50th Edition, News

Blizzard of ’78 pummels Newton; South kids help out

By Denebola
Published: February 2011

By Jeffrey Menzer,
Volume 17
March 1, 1978

The storm, which is now known as The Great Blizzard of ’78, caused havoc everywhere to everyone. Students were given an unexpected eight days of vacation. Because of the emergency ban, this vacation turned into a monotonous week. Most of us suffered from Cabin Fever. But many students and teachers had interesting experiences which helped overcome the Fever.
The storm came at the worst possible time for some of South’s athletes.

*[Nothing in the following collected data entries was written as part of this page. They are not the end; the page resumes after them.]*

<file path="src/assert_macros.svh">
// Assertion macros used by the top level of the list engine RTL.
// Depends on a clock named aclk and an active-low reset named aresetn in scope.
`ifndef ASSERT_MACROS_SVH
`define ASSERT_MACROS_SVH

// Checked only while the block is out of reset.
`define BALE_ASSERT(lbl, prop, msg) \
    lbl: assert property (@(posedge aclk) disable iff (!aresetn) prop) \
        else $error(msg);

// Checked on every clock edge, reset included.
`define BALE_ASSERT_ANY(lbl, prop, msg) \
    lbl: assert property (@(posedge aclk) prop) \
        else $error(msg);

`endif

</file>
<file path="src/bale_pkg.sv">
// Shared constants and types of the bounded array list engine.
// No dependencies; imported by the cell and the top level.
`timescale 1ns / 1ps
`default_nettype none

package bale_pkg;

    localparam int CMD_W = 3;
    localparam int POS_W = 7;
    localparam int CAP_W = 7;
    localparam int VAL_W = 32;
    localparam int IN_DATA_W = 40;
    localparam int OUT_DATA_W = 56;

    localparam logic [CMD_W-1:0] CMD_INSERT  = 3'd0;
    localparam logic [CMD_W-1:0] CMD_REMOVE  = 3'd1;
    localparam logic [CMD_W-1:0] CMD_SEARCH  = 3'd2;
    localparam logic [CMD_W-1:0] CMD_SELECT  = 3'd3;
    localparam logic [CMD_W-1:0] CMD_REPLACE = 3'd4;

    localparam logic [CAP_W-1:0] CAP_RESET = 7'd64;

    typedef struct packed {
        logic load;
        logic take_left;
        logic take_right;
        logic live;
        logic read_en;
    } cell_ctrl_t;

endpackage

`default_nettype wire

</file>
<file path="src/bale_cell.sv">
// One storage cell of the list chain: holds a single entry and trades it with its neighbors.
// Depends on bale_pkg for the cell control struct.
`timescale 1ns / 1ps
`default_nettype none

module bale_cell
    import bale_pkg::*;
#(
    parameter int WORD_WIDTH = 32
) (
    input  wire logic                  aclk,
    input  wire cell_ctrl_t            ctrl,
    input  wire logic [WORD_WIDTH-1:0] left_data,
    input  wire logic [WORD_WIDTH-1:0] right_data,
    input  wire logic [WORD_WIDTH-1:0] load_data,
    input  wire logic [WORD_WIDTH-1:0] key,
    output logic      [WORD_WIDTH-1:0] data,
    output logic                       match,
    output logic      [WORD_WIDTH-1:0] rd_data
);

    logic [WORD_WIDTH-1:0] data_reg;
    logic [WORD_WIDTH-1:0] data_next;

    always_comb begin
        data_next = data_reg;
        if (ctrl.load) begin
            data_next = load_data;
        end else if (ctrl.take_left) begin
            data_next = left_data;
        end else if (ctrl.take_right) begin
            data_next = right_data;
        end
    end

    always_ff @(posedge aclk) begin
        data_reg <= data_next;
    end

    assign data    = data_reg;
    assign match   = ctrl.live && (data_reg == key);
    assign rd_data = ctrl.read_en ? data_reg : '0;

endmodule

`default_nettype wire

</file>
[src/assert_macros.svh]
// Assertion macros used by the top level of the list engine RTL.
// Depends on a clock named aclk and an active-low reset named aresetn in scope.
`ifndef ASSERT_MACROS_SVH
`define ASSERT_MACROS_SVH

// Checked only while the block is out of reset.
`define BALE_ASSERT(lbl, prop, msg) \
    lbl: assert property (@(posedge aclk) disable iff (!aresetn) prop) \
        else $error(msg);

// Checked on every clock edge, reset included.
`define BALE_ASSERT_ANY(lbl, prop, msg) \
    lbl: assert property (@(posedge aclk) prop) \
        else $error(msg);

`endif

[src/bale_prienc.sv]
// Priority encoder over the registered match flags of the cell chain.
// Standalone; instantiated by the top level.
`timescale 1ns / 1ps
`default_nettype none

module bale_prienc #(
    parameter int DEPTH = 64
) (
    input  wire logic [DEPTH-1:0]         match,
    output logic                          hit,
    output logic      [$clog2(DEPTH)-1:0] idx
);

    localparam int IDX_W = $clog2(DEPTH);

    always_comb begin
        hit = |match;
        idx = '0;
        for (int i = DEPTH - 1; i >= 0; i--) begin
            if (match[i]) begin
                idx = IDX_W'(i);
            end
        end
    end

endmodule

`default_nettype wire
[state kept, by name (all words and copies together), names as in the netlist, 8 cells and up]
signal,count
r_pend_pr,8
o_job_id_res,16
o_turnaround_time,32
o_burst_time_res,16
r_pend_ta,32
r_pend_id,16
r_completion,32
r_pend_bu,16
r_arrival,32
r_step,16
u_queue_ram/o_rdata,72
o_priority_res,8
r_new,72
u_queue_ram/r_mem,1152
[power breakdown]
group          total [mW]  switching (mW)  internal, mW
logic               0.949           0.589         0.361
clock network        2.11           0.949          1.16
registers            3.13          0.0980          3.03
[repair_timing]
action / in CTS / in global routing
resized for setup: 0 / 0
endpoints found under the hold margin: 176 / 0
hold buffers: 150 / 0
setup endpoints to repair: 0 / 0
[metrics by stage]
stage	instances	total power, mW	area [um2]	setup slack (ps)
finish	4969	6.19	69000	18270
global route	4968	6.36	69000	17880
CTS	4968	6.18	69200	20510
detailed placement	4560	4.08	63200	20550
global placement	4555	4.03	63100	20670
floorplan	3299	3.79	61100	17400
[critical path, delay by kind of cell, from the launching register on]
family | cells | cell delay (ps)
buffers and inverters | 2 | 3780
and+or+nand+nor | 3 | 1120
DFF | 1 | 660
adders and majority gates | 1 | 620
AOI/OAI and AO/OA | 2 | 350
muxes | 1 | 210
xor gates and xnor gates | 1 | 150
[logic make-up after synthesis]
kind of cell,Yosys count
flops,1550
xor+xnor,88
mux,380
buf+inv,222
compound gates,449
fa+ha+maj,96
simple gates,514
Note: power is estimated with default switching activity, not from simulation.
==> src/hdl/cga_pkg.sv <==
// Shared constants for the CGA text port register block.
package cga_pkg;

   localparam int unsigned OP_W = 2;
   localparam int unsigned SEL_W = 3;
   localparam int unsigned BYTE_W = 8;
   localparam int unsigned TICKS_W = 32;
   localparam int unsigned TIMING_W = 16;
   localparam int unsigned PHASE_W = 18;
   localparam int unsigned GEN_W = 32;
   localparam int unsigned CSR_IDX_W = 2;
   localparam int unsigned CRTC_DEPTH = 6;
   localparam int unsigned CRTC_IDX_W = 3;
   localparam int unsigned DIV_W = TICKS_W + 1;
   localparam int unsigned CNT_W = 6;

   typedef enum logic [OP_W-1:0] {
      OP_READ    = 2'd0,
      OP_WRITE   = 2'd1,
      OP_ADVANCE = 2'd2,
      OP_NONE    = 2'd3
   } op_type;

   localparam logic [SEL_W-1:0] PORT_INDEX  = 3'd0;
   localparam logic [SEL_W-1:0] PORT_DATA   = 3'd1;
   localparam logic [SEL_W-1:0] PORT_MODE   = 3'd2;
   localparam logic [SEL_W-1:0] PORT_COLOR  = 3'd3;
   localparam logic [SEL_W-1:0] PORT_STATUS = 3'd4;

   localparam logic [CSR_IDX_W-1:0] CSR_ACTIVE  = 2'd0;
   localparam logic [CSR_IDX_W-1:0] CSR_HBLANK  = 2'd1;
   localparam logic [CSR_IDX_W-1:0] CSR_RETRACE = 2'd2;

   localparam logic [BYTE_W-1:0] CRTC_FIRST     = 8'h0a;
   localparam logic [BYTE_W-1:0] CRTC_LAST      = 8'h0f;
   localparam logic [BYTE_W-1:0] MODE_WIDE      = 8'h01;
   localparam logic [BYTE_W-1:0] MODE_GRAPHICS  = 8'h02;
   localparam logic [BYTE_W-1:0] MODE_COLOR     = 8'h04;
   localparam logic [BYTE_W-1:0] STATUS_DISPLAY = 8'h01;
   localparam logic [BYTE_W-1:0] STATUS_RETRACE = 8'h08;

   localparam logic [TIMING_W-1:0] ACTIVE_RESET  = 16'd48;
   localparam logic [TIMING_W-1:0] HBLANK_RESET  = 16'd8;
   localparam logic [TIMING_W-1:0] RETRACE_RESET = 16'd8;
   localparam logic [BYTE_W-1:0]   MODE_RESET    = 8'h05;
   localparam logic [BYTE_W-1:0]   CURSOR_START_RESET = 8'd6;
   localparam logic [BYTE_W-1:0]   CURSOR_END_RESET   = 8'd7;
   localparam logic [GEN_W-1:0]    GEN_RESET     = 32'd1;

endpackage
## src/rtl/pal_pkg.sv

```systemverilog
// shared constants, operation codes and control structs for the positional array list
package pal_pkg;

  localparam int CAPACITY = 1024;
  localparam int ADDR_W   = $clog2(CAPACITY);
  localparam int LEN_W    = $clog2(CAPACITY + 1);

  localparam int OP_W  = 3;
  localparam int POS_W = 11;
  localparam int VAL_W = 32;
  localparam int CNT_W = 11;

  localparam logic [OP_W-1:0] OP_PUSH         = 3'd0;
  localparam logic [OP_W-1:0] OP_POP          = 3'd1;
  localparam logic [OP_W-1:0] OP_INSERT       = 3'd2;
  localparam logic [OP_W-1:0] OP_DELETE       = 3'd3;
  localparam logic [OP_W-1:0] OP_GET          = 3'd4;
  localparam logic [OP_W-1:0] OP_RANGE_DELETE = 3'd5;

  localparam logic [1:0] LEN_HOLD = 2'd0;
  localparam logic [1:0] LEN_INC  = 2'd1;
  localparam logic [1:0] LEN_DEC  = 2'd2;
  localparam logic [1:0] LEN_SUB  = 2'd3;

  typedef struct packed {
    logic       capture;    // latch request and set up the shift
    logic       shift;      // one read step of the shift
    logic       put_value;  // write the request value
    logic       get_read;   // read the entry at position
    logic [1:0] len_op;
    logic       post;       // load the output register
  } pal_cmd_t;

  typedef struct packed {
    logic            err;
    logic [OP_W-1:0] op;
    logic            left_zero;
    logic            last_step;
    logic            out_busy;
  } pal_sts_t;

endpackage

```

## src/rtl/pal_ctrl.sv

```systemverilog
// sequencer: decode, shift loop, length update and result post
module pal_ctrl (
  input  logic              clk,
  input  logic              rst,
  input  logic              req_valid,
  output logic              req_ready,
  input  pal_pkg::pal_sts_t sts,
  output pal_pkg::pal_cmd_t cmd
);
  import pal_pkg::*;

  localparam logic [2:0] S_IDLE   = 3'd0;
  localparam logic [2:0] S_DECODE = 3'd1;
  localparam logic [2:0] S_SHIFT  = 3'd2;
  localparam logic [2:0] S_FLUSH  = 3'd3;
  localparam logic [2:0] S_FINISH = 3'd4;
  localparam logic [2:0] S_POST   = 3'd5;

  logic [2:0] state;
  logic [2:0] state_next;

  assign req_ready = (state == S_IDLE);

  always_comb begin
    state_next = state;
    cmd        = '0;
    cmd.len_op = LEN_HOLD;
    unique case (state)
      S_IDLE: begin
        if (req_valid) begin
          cmd.capture = 1'b1;
          state_next  = S_DECODE;
        end
      end
      S_DECODE: begin
        state_next = S_POST;
        if (!sts.err) begin
          unique case (sts.op)
            OP_PUSH: begin
              cmd.put_value = 1'b1;
              cmd.len_op    = LEN_INC;
            end
            OP_POP: cmd.len_op = LEN_DEC;
            OP_GET: cmd.get_read = 1'b1;
            OP_INSERT, OP_DELETE, OP_RANGE_DELETE: begin
              state_next = sts.left_zero ? S_FINISH : S_SHIFT;
            end
            default: state_next = S_POST;
          endcase
        end
      end
      S_SHIFT: begin
        cmd.shift = 1'b1;
        if (sts.last_step) begin
          state_next = S_FLUSH;
        end
      end
      // last trailing write goes out here
      S_FLUSH: state_next = S_FINISH;
      S_FINISH: begin
        if (sts.op == OP_INSERT) begin
          cmd.put_value = 1'b1;
          cmd.len_op    = LEN_INC;
        end else begin
          cmd.len_op = LEN_SUB;
        end
        state_next = S_POST;
      end
      S_POST: begin
        if (!sts.out_busy) begin
          cmd.post   = 1'b1;
          state_next = S_IDLE;
        end
      end
      default: state_next = S_IDLE;
    endcase
  end

  always_ff @(posedge clk) begin
    if (rst) begin
      state <= S_IDLE;
    end else begin
      state <= state_next;
    end
  end

`ifndef NO_ASSERTIONS
  a_shift_left: assert property (@(posedge clk) disable iff (rst)
    state == S_SHIFT |-> !sts.left_zero)
    else $error("shift step with nothing left");

  a_shift_ok: assert property (@(posedge clk) disable iff (rst)
    state == S_SHIFT |-> !sts.err)
    else $error("shift on a failed request");

  a_flush_next: assert property (@(posedge clk) disable iff (rst)
    state == S_FLUSH |=> state == S_FINISH)
    else $error("flush not followed by finish");
`endif

endmodule

```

According to wrestling team captain Doug Washington, the wrestlers were in prime condition and were ready for the tournaments, which were held after the storm.
But the storm put everyone over-weight so the wrestlers had to have  double workouts to get back into shape. Washington said that all cities also had to cancel practices, so everyone else was also overweight.
Senior Kathy Brauneis did not let the storm affect her training as a shot putter. Concerned about the girls’ state meet, Brauneis threw her shot put across the street into a snowbank. The neighbors thought she was crazy, but Brauneis, who found a way to cope, said she actually improved. Her only problem was retrieving the shot put which sunk into the snow bank.
The snow caused lots of problems for science department chairman Pete Richter, who lives in Bourne. Richter usually takes the subway into Park Street and then a bus to the Cape, but by the time he got into Boston Monday, the buses had been cancelled. He got a room at the Bradford Hotel and stayed until Friday.
Richter did not spend his week stranded in the hotel. He met three Herald American reporters, who were also staying in the hotel, and went to Scituate, Marshfield, 128, and Anthony’s Pier 4 with them on assignment. He tried everything to get home and eventually went down to MDC Headquarters to see if he could get the buses going to the Cape. After speaking with Governor Dukakis and his aides, Richter was soon able to take a bus to the Cape.
Notwithstanding his experience, Richter said that his troubles were “absolutely nothing” compared to those of others. Richter said that one had to be there to realize the massive damage that the storm caused.
Many South students spent their days off helping others. Senior Eric Geisser spent Friday working at MDC Headquarters in Boston. He answered phones, giving callers information and issuing driving permits.
Seniors Lee Zalinger, Jeff Rubin, and Steve Hall drove for the Red Cross delivering badly needed blood to City Hall during the emergency. They had no problems driving, for Hall used his four wheel drive vehicle.
Raelin Fox and Martha Alt worked with the Human Services Department at City Hall, answering phones. Most calls were for food or for information about oil deliveries, which were impeded by the unplowed streets in the city.
Senior Julie Leitman worked with Civil Defense and the Red Cross at City Hall answering phones and making lunch for the many workers who were at City Hall.
Karen Boudrot worked at the Star Market in Chestnut Hill during the emergency. She said that they were really busy and the customers appreciated that the store was open. She felt that some people were panicky, and many were selfish when it came to limiting their purchases of milk.
The Chestnut Hill Cinema, where Roberta Wiener worked, was less busy than usually, but Wiener said that many people called to see if the theatre was open, and like at the Star, they were grateful for a cure for the Fever.